===== src/core/ssi_pkg.sv =====
// package of constants for the serial select and scan interface
// Functional notes
// - qualifier low means data, high means address
// - select low routes stream to controller
// - shift serial input bits on serial clock
// - scan clock pulse advances output source counter
// - drive return line only at route option 1
// - counter selects four channels or temperature sensor
// - counter increments on scan clock rising edge
// - serial bits captured on serial clock rising edge
// - return 32-bit identity, then zeros until deselect
package ssi_pkg;
	// ****************************************
	// widths and reset values
	// ****************************************
	localparam int SSI_CFG_W = 16;
	localparam int SSI_ID_W = 32;
	localparam int SSI_SRC_W = 3;
	localparam logic [SSI_SRC_W-1:0] SSI_SRC_FIRST = 3'h0;
	localparam logic [SSI_SRC_W-1:0] SSI_SRC_LAST = 3'h4;
	localparam logic [SSI_CFG_W-1:0] SSI_CFG_RST = 16'h0000;
	localparam logic [5:0] SSI_BIT_CNT_RST = 6'h00;
	localparam logic [5:0] SSI_ID_BITS = 6'h20;
	// value is arbitrary
	localparam logic [SSI_ID_W-1:0] SSI_ID_DEFAULT = 32'h0000_5a11;
	// output sources
	typedef enum logic [SSI_SRC_W-1:0] {
		SSI_SRC_CH0 = 3'h0,
		SSI_SRC_CH1 = 3'h1,
		SSI_SRC_CH2 = 3'h2,
		SSI_SRC_CH3 = 3'h3,
		SSI_SRC_TEMP = 3'h4
	} ssi_src_t;
endpackage : ssi_pkg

-- -- --

EXERCISE DIRECTIONS =>
Take the line that contains "localparam logic [SSI_ID_W-1:0]" and each line after it down to the last of the records, and retype them exactly; add nothing else.

WRITTEN ANSWER =>
	localparam logic [SSI_ID_W-1:0] SSI_ID_DEFAULT = 32'h0000_5a11;
	// output sources
	typedef enum logic [SSI_SRC_W-1:0] {
		SSI_SRC_CH0 = 3'h0,
		SSI_SRC_CH1 = 3'h1,
		SSI_SRC_CH2 = 3'h2,
		SSI_SRC_CH3 = 3'h3,
		SSI_SRC_TEMP = 3'h4
	} ssi_src_t;
endpackage : ssi_pkg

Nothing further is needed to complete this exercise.